INR Institute
Scientific study

Chen et al. (2015) – Basic psychological need satisfaction, need frustration, and need strength across cultures

Chen, B., Vansteenkiste, M., Beyers, W., Boone, L., Deci, E. L., Van der Kaap-Deeder, J., et al. | 2015 | Motivation and Emotion

View the publication

Short summary

The study validates the distinction between need satisfaction and need frustration across multiple countries. The authors demonstrate that need frustration predicts unique negative outcomes, independent of low need satisfaction.

Methodology

Cross-cultural empirical research with psychometric validation of instruments for need fulfillment and frustration.

Key findings

Need fulfillment is related to well-being and growth. Need frustration predicts stress, depressive symptoms, and defensive regulation. Both constructs are empirically distinguishable and robust across cultures.

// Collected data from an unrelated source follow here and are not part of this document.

Context: an optimization exercise on an open-source flow, tuned for small area. The choices shown serve that exercise and are no tape-out recipe. The RTL was checked by simulation tests, not by an equivalence proof against the original design. Power and IR drop assume default switching activity.

[flow/constraint.sdc]
create_clock -name core_clock -period 10.0 [get_ports {clk}]
set_input_delay 2.0000 -clock core_clock [delete_from_list [all_inputs] [get_ports {clk}]]
set_output_delay 2.0000 -clock core_clock [all_outputs]
set_load 0.01 [all_outputs]
[flow/flow/run.sh]
#!/bin/bash
# Standard ORFS layout (the standard.sh, synthesis unchanged) with two
# layout choices: the port buffers use the smallest buffer, and clock tree
# synthesis uses clkbuf_8 with sized sink clusters and no dummy loads.
set -euo pipefail
cat >> config.mk <<'EOC'
export BUFFER_PORTS_ARGS = -buffer_cell sky130_fd_sc_hd__buf_1
export CTS_ARGS = -sink_clustering_enable -repair_clock_nets -dont_use_dummy_load -buf_list sky130_fd_sc_hd__clkbuf_8 -sink_clustering_size 12 -sink_clustering_max_diameter 50
EOC
bash standard.sh finish > flow_make.log 2>&1
[flow/config.mk]
export PLATFORM = sky130hd
export DESIGN_NAME = mbf_engine
export DESIGN_NICKNAME = mbf_engine
export VERILOG_FILES = /design/flow/design.v
export SDC_FILE = /design/flow/constraint.sdc
export NUM_CORES = 4
export LEC_CHECK = 0
export CAP_MARGIN = 20
export CORE_MARGIN = 2
export CORE_UTILIZATION = 70
export GPL_TIMING_DRIVEN = 0
export PLACE_DENSITY = 0.8
export SLEW_MARGIN = 20
export BUFFER_PORTS_ARGS = -buffer_cell sky130_fd_sc_hd__buf_1
export CTS_ARGS = -sink_clustering_enable -repair_clock_nets -dont_use_dummy_load -buf_list sky130_fd_sc_hd__clkbuf_8 -sink_clustering_size 12 -sink_clustering_max_diameter 50
Source: an optimization exercise on an open RTL-to-GDS flow (aim: small area and few clock cycles). Production flows keep margins and buffers that such runs may drop.
Only simulation tests tie the RTL to the original design; equivalence was not proved.
Power figures rest on the tool's default switching activity, not on a simulated workload.

**flow/standard.sh**
```bash
#!/bin/bash
# synth_recipe.tcl (not shown) runs the flow's synth.tcl, then flattens the netlist and writes it again
# the make line also repeats each setting of config.mk as NAME=value (left out here)
make -C /OpenROAD-flow-scripts/flow DESIGN_CONFIG=/design/flow/config.mk WORK_HOME=/design/flow/orfs CLKGATE_MAP_FILE= SYNTH_SCRIPT=/design/flow/synth_recipe.tcl "${@:-finish}"
```
This is an optimization exercise on Yosys and OpenROAD, whose aim is small area, not a production implementation. In this exercise RTL edits were held to simulation tests only and were not proved equivalent to the original. Power figures rest on the tool's default switching activity, not on a simulated workload.

## design/flow/constraint.sdc

```tcl
create_clock -name core_clock -period 10.0 [get_ports {clk}]
set_input_delay 2.0000 -clock core_clock [delete_from_list [all_inputs] [get_ports {clk}]]
set_output_delay 2.0000 -clock core_clock [all_outputs]
set_load 0.01 [all_outputs]
```

## design/flow/config.mk

```make
export PLATFORM = sky130hd
export DESIGN_NAME = led_matrix
export DESIGN_NICKNAME = led_matrix
export VERILOG_FILES = /design/flow/design.v
export SDC_FILE = /design/flow/constraint.sdc
export NUM_CORES = 4
export LEC_CHECK = 0
export CAP_MARGIN = 20
export CORE_MARGIN = 2
export CORE_UTILIZATION = 65
export SLEW_MARGIN = 20
```

## design/flow/design.v

```verilog
module led_index (
    input  wire [2:0] row,
    input  wire [2:0] col,
    output wire [4:0] idx
);
    localparam [319:0] TABLE = 320'h41cc941cc55b1aa5b1ae946139460f088600886441cc941cc55b1aa5b1ae946139460fadaf4adaf8;
    assign idx = TABLE[{row, col} * 5 +: 5];
endmodule
module led_glyph_rom (
    input  wire [3:0] id,
    input  wire [4:0] pix,
    output wire       on
);
    localparam [511:0] TABLE = 512'h00000000000000000000000000000288078207d70782042203020027001100c9078007f5034403ff0344015f0308009c00110072072003220628067d06280588;
    assign on = TABLE[{pix, id}];
endmodule
module led_matrix #(
    parameter integer T_GAP = 256    
) (
    input  wire        clk,
    input  wire        rst,          
    input  wire [31:0] cmd_data,
    input  wire        cmd_valid,
    output wire        cmd_ready,
    input  wire [1:0]  ra,
    output reg  [31:0] rd_data,
    output wire [7:0]  tx_data,
    output wire        tx_valid,
    input  wire        tx_ready
);
    localparam [2:0] OP_MAP   = 3'b001;
    localparam [2:0] OP_SETPX = 3'b010;
    localparam [2:0] OP_FLUSH = 3'b011;
    localparam [2:0] OP_CLEAR = 3'b100;
    localparam [2:0] OP_DRAW  = 3'b101;
    localparam [2:0] F_ILLEGAL  = 3'd1;
    localparam [2:0] F_RESERVED = 3'd2;
    localparam [2:0] F_COORD    = 3'd3;
    localparam [2:0] F_INDEX    = 3'd4;
    localparam [2:0] F_GLYPH    = 3'd5;
    localparam integer GAP_TURNS = (T_GAP - 2 + 24) / 25 + 1;    
    localparam [4:0]   GAP_INIT  = GAP_TURNS - 1;
    reg [599:0] ring;             
    reg [4:0]   pix;              
    reg         clr;              
    reg [31:0]  cmd_q;            
    reg         busy;             
    reg         fr;               
    reg         fault;
    reg [4:0]   last_idx;
    reg         txv;              
    reg [4:0]   d;                
    reg         gp;               
    wire [7:0]  txd = cmd_q[28:21];   
    wire [1:0]  kc  = cmd_q[20:19];   
    wire [2:0] op    = cmd_q[31:29];
    wire [2:0] row   = cmd_q[5:3];
    wire [2:0] col   = cmd_q[2:0];
    wire [4:0] idx   = cmd_q[28:24];
    wire [3:0] glyph = cmd_q[3:0];
    reg        dec_fault;
    reg [2:0]  dec_fcode;
    always @(*) begin
        dec_fault = 1'b0;
        dec_fcode = 3'd0;
        case (op)
            OP_MAP: begin
                if (cmd_q[28:6] != 23'd0) begin
                    dec_fault = 1'b1; dec_fcode = F_RESERVED;
                end else if (row > 3'd4 || col > 3'd4) begin
                    dec_fault = 1'b1; dec_fcode = F_COORD;
                end
            end
            OP_SETPX: begin
                if (idx > 5'd24) begin
                    dec_fault = 1'b1; dec_fcode = F_INDEX;
                end
            end
            OP_FLUSH, OP_CLEAR: begin
                if (cmd_q[28:0] != 29'd0) begin
                    dec_fault = 1'b1; dec_fcode = F_RESERVED;
                end
            end
            OP_DRAW: begin
                if (cmd_q[28:4] != 25'd0) begin
                    dec_fault = 1'b1; dec_fcode = F_RESERVED;
                end else if (glyph > 4'd10) begin
                    dec_fault = 1'b1; dec_fcode = F_GLYPH;
                end
            end
            default: begin
                dec_fault = 1'b1; dec_fcode = F_ILLEGAL;
            end
        endcase
    end
    wire check     = busy && !fr;
    wire do_map    = check && !dec_fault && (op == OP_MAP);
    wire do_setpx  = check && (op == OP_SETPX);   
    wire start     = check && !dec_fault && (op == OP_FLUSH || op == OP_CLEAR || op == OP_DRAW);
    wire zero_rg   = fr && op[2];                 
    wire do_draw   = fr && op[2] && op[0];
    wire [4:0] map_idx;
    led_index u_map_index (.row(row), .col(col), .idx(map_idx));
    wire glyph_on;
    led_glyph_rom u_rom (.id(glyph), .pix(pix), .on(glyph_on));
    wire setpx_hit = do_setpx && (pix == idx);
    assign cmd_ready = !rst && !busy && !fault;
    wire   cmd_fire  = cmd_valid && cmd_ready;
    assign tx_valid = txv;
    assign tx_data  = txd;
    wire   tx_fire  = txv && tx_ready;
    wire   turn     = pix[4] && pix[3];           
    wire   in_gap   = gp && !txv;
    wire [23:0] head = ring[23:0];
    wire        keep = !setpx_hit && !zero_rg && !clr;
    wire [23:0] ins  = ({24{setpx_hit}} & cmd_q[23:0]) |
                       ({24{keep}} & head) |
                       {16'd0, {8{do_draw && glyph_on}}};
    always @(posedge clk)
        ring <= {ins, ring[599:24]};
    wire [7:0] tap = kc[1] ? ins[7:0] :
                     ({8{keep}} & (kc[0] ? head[15:8] : head[23:16]));
    wire d0        = (d == 5'd0);
    wire load      = fr && !gp && d0 && (!txv || tx_ready);
    wire frame_end = tx_fire && gp;
    always @(posedge clk) begin
        if (!busy && !fault) begin
            cmd_q <= cmd_data;
        end else if (load) begin
            cmd_q[28:21] <= tap;
            cmd_q[20:19] <= {kc[0], !kc[1] && !kc[0]};    
        end
    end
    always @(posedge clk) begin
        if (rst) begin
            pix      <= 5'd0;
            clr      <= 1'b1;
            busy     <= 1'b0;
            fr       <= 1'b0;
            fault    <= 1'b0;
            last_idx <= 5'd0;
            txv      <= 1'b0;
            d        <= GAP_INIT;
            gp       <= 1'b1;
        end else begin
            pix <= turn ? 5'd0 : pix + 5'd1;
            if (turn)
                clr <= 1'b0;
            if (cmd_fire)
                busy <= 1'b1;
            if (check && dec_fault) begin
                busy  <= 1'b0;
                fault <= 1'b1;
            end
            if (do_map) begin
                busy     <= 1'b0;
                last_idx <= map_idx;
            end
            if (setpx_hit)
                busy <= 1'b0;
            if (start)
                fr <= 1'b1;
            if (!gp && !(load && kc[1]))
                d <= d0 ? 5'd24 : d - 5'd1;
            if (load) begin
                txv <= 1'b1;
                if (kc[1] && turn) begin      
                    gp <= 1'b1;
                    d  <= GAP_INIT;
                end
            end else if (tx_fire) begin
                txv <= 1'b0;
            end
            if (frame_end) begin
                busy <= 1'b0;
                fr   <= 1'b0;
            end
            if (in_gap && turn) begin
                if (d0)
                    gp <= 1'b0;
                else
                    d <= d - 5'd1;
            end
        end
    end
    always @(*) begin
        case (ra)
            2'd0:    rd_data = {27'd0, fault ? dec_fcode : 3'd0, fault, busy};
            2'd1:    rd_data = {27'd0, last_idx};
            2'd2:    rd_data = fault ? cmd_q : 32'd0;
            default: rd_data = 32'd0;
        endcase
    end
endmodule
```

Practical implication for leadership

Leaders should not only strive to support needs but also actively avoid frustrating them. Frustration has its own detrimental effects that do not disappear with only minimal support.

Meaning of INR

This validation study supports the distinction within INR between constructive and undermining contextual influences. Within the Narrative framework, this implies that chronic need frustration influences the way individuals interpret their behavior and integrate it into their self-narrative.